• _PROBLEM REQUIREMENTS_: Copy out each line of the data holding "runs".

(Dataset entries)
++++
This is an optimization exercise on Yosys and OpenROAD, whose aim is small area and a short achievable clock period, not a production implementation.
At most, simulation tests tie the RTL to the original design; equivalence was not proved.
The RTL of runs 7 and 8 was laid out without a check of its function.
The flow treats the clock pin as an ideal source, which a real chip does not have.
No activity file was given, so power comes from the tool's default toggle rates.

$ cat design/flow/design.v
package life_pkg;
    localparam int unsigned KEY_W = 3;
    typedef enum logic [KEY_W-1:0] {
        KEY_NONE  = 3'd0,
        KEY_UP    = 3'd1,
        KEY_DOWN  = 3'd2,
        KEY_LEFT  = 3'd3,
        KEY_RIGHT = 3'd4,
        KEY_FLIP  = 3'd5,
        KEY_NEXT  = 3'd6,
        KEY_RUN   = 3'd7
    } key_e;
    function automatic logic [1:0] life_strip(input logic [3:0] a, input logic [3:0] m,
                                              input logic [3:0] b);
        logic [1:0] v [4];
        logic [1:0] p;
        for (int j = 0; j < 4; j++) begin
            v[j][0] = a[j] ^ m[j] ^ b[j];
            v[j][1] = (a[j] & m[j]) | (a[j] & b[j]) | (m[j] & b[j]);
        end
        for (int j = 1; j < 3; j++) begin
            p = {a[j] & b[j], a[j] ^ b[j]};
            life_strip[j - 1] = 1'b0;
            for (int x = 0; x < 4; x++) begin
                for (int y = 0; y < 4; y++) begin
                    for (int z = 0; z < 3; z++) begin
                        if ((v[j - 1] == 2'(x)) && (v[j + 1] == 2'(y)) && (p == 2'(z))
                            && ((x + y + z == 3) || ((x + y + z == 2) && m[j]))) begin
                            life_strip[j - 1] = 1'b1;
                        end
                    end
                end
            end
        end
    endfunction
endpackage
module life_data (
    input  logic        clk,
    input  logic        reset,
    input  logic        swap,       
    input  logic        swap_q,     
    input  logic [2:0]  pair,       
    input  logic        flip_en,
    input  logic [3:0]  flip_d,     
    input  logic [3:0]  flip_x,
    output logic [15:0] disp_row    
);
    logic [15:0][15:0] brd;   
    logic [15:0][15:0] nxt;   
    logic [15:0]       nxt_in;      
    logic [3:0]        sa, sm, sb;
    logic [1:0]        new_cells;
    logic [1:0]        new_q;       
    logic [2:0]        pair_q;      
    logic [15:0]       col_sel;
    always_comb begin
        logic [7:0] ca, cm, cb;
        for (int j = 0; j < 4; j++) begin
            for (int q = 0; q < 8; q++) begin
                ca[q] = brd[15][(2 * q + j + 15) % 16];
                cm[q] = brd[0][(2 * q + j + 15) % 16];
                cb[q] = brd[1][(2 * q + j + 15) % 16];
            end
            sa[j] = ca[pair];
            sm[j] = cm[pair];
            sb[j] = cb[pair];
        end
    end
    assign new_cells = life_pkg::life_strip(sa, sm, sb);
    always_comb begin
        for (int j = 0; j < 16; j++) begin
            nxt_in[j] = (pair_q == 3'(j / 2)) ? new_q[j % 2] : nxt[15][j];
        end
    end
    assign col_sel  = flip_en ? (16'b1 << flip_x) : 16'b0;
    assign disp_row = brd[15];
    always_ff @(posedge clk or negedge reset) begin
        if (!reset) begin
            brd <= '0;
        end else begin
            for (int i = 0; i < 16; i++) begin
                if ((i < 14 && swap) || (i == 14 && (swap || swap_q))) begin
                    brd[i] <= (i == 14) ? nxt_in : nxt[i + 1];
                end else begin
                    brd[i] <= brd[(i + 1) % 16]
                            ^ ((flip_d == 4'((i + 1) % 16)) ? col_sel : 16'b0);
                end
            end
        end
    end
    always_ff @(posedge clk) begin
        new_q   <= new_cells;
        pair_q  <= pair;
        nxt[15] <= nxt[0];
        nxt[14] <= nxt_in;
        for (int i = 0; i < 14; i++) begin
            nxt[i] <= nxt[i + 1];
        end
    end
endmodule
module life #(
    parameter int unsigned X         = 16,
    parameter int unsigned Y         = 16,
    parameter int unsigned LOG2X     = 4,
    parameter int unsigned LOG2Y     = 4,
    parameter int unsigned HIGH_BITS = 10
) (
    input  logic             clk,
    input  logic             reset,
    input  logic [life_pkg::KEY_W-1:0] keys,
    output logic [Y-1:0]     row,
    output logic [X-1:0]     col
);
    life_pkg::key_e       key_c;
    life_pkg::key_e       key_q;      
    logic                 sweep;      
    logic                 swap;       
    logic                 swap_q;     
    logic [7:0]           k;          
    logic [LOG2X-1:0]     cx;         
    logic [LOG2Y-1:0]     cd;         
    logic                 run_mode;
    logic [HIGH_BITS-1:0] prescaler;
    logic                 scan_on;    
    logic             idle_c;
    logic             start_c;
    logic             edit_c;
    logic [X-1:0]     disp_row;
    assign key_c   = life_pkg::key_e'(keys);
    assign idle_c  = !sweep && !swap;
    assign start_c = idle_c && ((key_c == life_pkg::KEY_NEXT) || (run_mode && (&prescaler)));
    assign edit_c  = idle_c && (key_c != life_pkg::KEY_NEXT) && (key_c != life_pkg::KEY_RUN);
    always_ff @(posedge clk or negedge reset) begin
        if (!reset) begin
            sweep  <= 1'b0;
            swap   <= 1'b0;
            swap_q <= 1'b0;
        end else begin
            swap_q <= swap;
            swap   <= sweep && (&k);
            sweep <= start_c || (sweep && !(&k));
        end
    end
    always_ff @(posedge clk) begin
        k <= sweep ? k + 1'b1 : 8'd0;
    end
    always_ff @(posedge clk or negedge reset) begin
        if (!reset) begin
            key_q <= life_pkg::KEY_NONE;
            cx    <= '0;
            cd    <= '0;
        end else begin
            key_q <= edit_c ? key_c : life_pkg::KEY_NONE;
            cd    <= cd - 1'b1;
            case (key_q)
                life_pkg::KEY_UP:    cd <= cd - 2'd2;
                life_pkg::KEY_DOWN:  cd <= cd;
                life_pkg::KEY_LEFT:  cx <= cx - 1'b1;
                life_pkg::KEY_RIGHT: cx <= cx + 1'b1;
                default: ;
            endcase
        end
    end
    always_ff @(posedge clk or negedge reset) begin
        if (!reset) begin
            prescaler <= '0;
            run_mode  <= 1'b0;
        end else begin
            prescaler <= prescaler + 1'b1;
            if (key_c == life_pkg::KEY_RUN) begin
                run_mode <= ~run_mode;
            end
        end
    end
    always_ff @(posedge clk or negedge reset) begin
        if (!reset) begin
            scan_on <= 1'b0;
            row     <= '0;
        end else begin
            scan_on <= 1'b1;
            row     <= {row[Y-2:0], row[Y-1] | !scan_on};
        end
    end
    assign col = disp_row;
    life_data l_data (
        .clk      (clk),
        .reset    (reset),
        .swap     (swap),
        .swap_q   (swap_q),
        .pair     (k[6:4]),
        .flip_en  (key_q == life_pkg::KEY_FLIP),
        .flip_d   (cd),
        .flip_x   (cx),
        .disp_row (disp_row)
    );
endmodule
$ cat design/flow/flow/run.sh
#!/bin/bash
# Standard layout, with the port buffers a buf_2 and a tighter setup margin for repair.
set -euo pipefail
bash standard.sh SETUP_SLACK_MARGIN=6 "BUFFER_PORTS_ARGS=-buffer_cell sky130_fd_sc_hd__buf_2" finish > standard_flow.log 2>&1
$ cat design/flow/standard.sh
#!/bin/bash
# synth_recipe.tcl (not shown) runs the flow's synth.tcl, then flattens the netlist and writes it again
# the make line also repeats each setting of config.mk as NAME=value (left out here)
make -C /OpenROAD-flow-scripts/flow DESIGN_CONFIG=/design/flow/config.mk WORK_HOME=/design/flow/orfs CLKGATE_MAP_FILE= SYNTH_SCRIPT=/design/flow/synth_recipe.tcl "${@:-finish}"
$ cat design/flow/config.mk
export PLATFORM = sky130hd
export DESIGN_NAME = life
export DESIGN_NICKNAME = life
export VERILOG_FILES = /design/flow/design.v
export SDC_FILE = /design/flow/constraint.sdc
export NUM_CORES = 4
export LEC_CHECK = 0
export CAP_MARGIN = 40
export CORE_MARGIN = 2
export CORE_UTILIZATION = 40
export CTS_CLUSTER_DIAMETER = 100
export CTS_CLUSTER_SIZE = 25
export SLEW_MARGIN = 40
$ cat design/flow/constraint.sdc
create_clock -name core_clock -period 9.0 [get_ports {clk}]
set_input_delay 1.8000 -clock core_clock [delete_from_list [all_inputs] [get_ports {clk}]]
set_output_delay 1.8000 -clock core_clock [all_outputs]
set_load 0.01 [all_outputs]
==> run notes, run 1 <==
Buffers & Inverters on Critical Path 1; vias in the first global route ~15,000; Tmin final 3.00 ns; Cell Area, Synth roughly 21,000 sq um; sequential area share after synthesis 60.6%; Layout fillers ~4,800; clk slew on worst S/H paths approximately 0.10 ns; initial core utilization roughly two fifths; Routed WL 59,500 microns; largest net degree at the start of global routing approximately 130; worst-path fanout max 2; vias ~15,000; CP max stage cell dfrtp_2; setup TNS 0 ns; Yosys cell types 55; Die X between 200 and 250 microns; Max Fclk roughly 330 MHz; worst endpoint required time a little over 7 ns; register bit count reported by yosys 567; Top Family by Delay on Critical Path flip-flops; Row Count 84; initial antenna violation count 4; cells along the critical path buf_6; Placeable Area 52,400 sq um; R2R setup slack 6.13 ns; Worst Max-Slew Pin Slew 0.868 ns; WS Path Type reg -> out; Setup Viol. Count Final 0; Async SR Flop Fraction 52.6%; commonest cells after routing, fill and taps aside 281 x dfrtp_1, 266 x dfxtp_1, 252 x nand3_1; slew margin rel. 42.0%; Final Power approximately 5 mW; Synth top area share a little over a third; Synth Instances between 2,000 and 2,500; clk root buf clkbuf_16; max-slew violation count 0; hold depth 0; share of cells above drive strength 1 ~11%; CTS Sinks roughly 570; die area between 50,000 and 60,000 sq um; I/O pin count 37; min-delay src l_data.nxt[2]; Most used DFF post-synth dfrtp_1; P_leak 10.0 nW; Nets between 2,000 and 2,500; DR WL/cell ~22 microns; Detailed Routing Iterations Pass 1 5; drt via density 5.65; Synth area leader dfrtp_1; DP HPWL between 30,000 and 40,000 microns; CP max stage delay 0.48 ns; DRC violations left 0; H-tree lvl count 1; synth top area cells dfrtp_1 35%, dfxtp_1 25%, or3_1 6.7%, nand3_1 6.0%, o21ai_0 5.4%; VDD IR-drop max 0.128 mV; syn avg cell area 10.4 sq um; Startpoint Class flip-flop; r2r endpoint l_data.new_q[1]; Final Skew 0.0194 ns; post-route ant nets 0; min-delay worst type reg -> reg; synth warn 4; most common cell after layout, fill and taps aside dfrtp_1; Layout area overhead 9.26%; worst reg2reg startpoint k[6]; Tot GR Track Use 21.9%; CTS tree yes; syn nets between 2,000 and 2,500; CP endpoint kind output pin; number of enable flip-flop cells after synthesis 0; clock latency on the worst-skew pair 0.59 ns; die height approximately 230 microns; Critical Path AT 1.20 ns; initial DRC count roughly 1,300; Power per Cell Area 214 nW/um^2; FF-to-FF path depth 7; RD Place Congestion 0.879; part of the cycle the worst path needs between 30% and 40%; maximum capacitance violations 0; clk buf depth 3; hold path endpoint l_data.nxt[242]; total CTS buffers 26; first-pass GRT wire length 91,400 microns; Port Buffers 36; Hold Fails Final Rpt 0; status finished clean; RSZ-0062 raised after global routing true; total gr overflow 0
[cells in the mapped netlist (5+ instances only)]
cell / n
nand4_1: 5
buf_4: 21
clkbuf_1: 101
a31oi_1: 20
a311oi_1: 13
nand2_1: 251
nor3_1: 5
xor2_1: 25
nand3_1: 255
mux2_2: 17
or3_1: 226
ha_1: 15
o22ai_1: 7
xnor2_1: 13
dfxtp_1: 269
buf_6: 8
fa_1: 5
o21ai_0: 230
mux2i_1: 39
nor3b_1: 7
nor2_1: 52
mux4_2: 12
a211oi_1: 12
and3_1: 13
nor2b_1: 12
inv_1: 14
buf_2: 12
a21oi_1: 24
dfrtp_1: 298
[kinds of logic (layout without fill, tap and decap cells)]
logic type,Yosys count,after routing,synth area share (%)
xor gates and xnor gates,38,38,1.57
and+or+nand+nor,852,852,20.4
AOI/OAI and AO/OA,324,324,8.47
other,1,2,0.0177
muxes,68,68,4.02
DFF,567,567,60.6
buffers and inverters,160,148,3.56
adders and majority gates,20,20,1.36
[final cells by class]
class	count	area (sq um)	share of cell area [%]
inverter	16	60.1	0.259
clock inverter	1	8.76	0.0378
clock buffer	47	761	3.28
timing repair buffer	84	772	3.33
sequential	567	12900	55.6
antenna	1	2.50	0.0108
multi-input combinational	1303	7830	33.8
tap	688	861	3.72
[worst register-to-register path, cell delays in order, from the launching register on]
cell and delay, ns:
dfxtp_2 0.42, inv_2 0.27, mux4_2 0.59, fa_1 0.66
xnor2_1 0.19, o221a_2 0.22, o22ai_1 0.08, a221o_1 0.34
[per-layer routing]
| layer | track usage [%] | share of wire, % |
|---|---|---|
| met5 | 0 | 0.039 |
| met4 | 7.58 | 3.9 |
| met3 | 4.17 | 6.2 |
| met2 | 34.6 | 46 |
| met1 | 30.2 | 44 |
++++
• _TASK OUTPUT_:
The RTL of runs 7 and 8 was laid out without a check of its function.
# synth_recipe.tcl (not shown) runs the flow's synth.tcl, then flattens the netlist and writes it again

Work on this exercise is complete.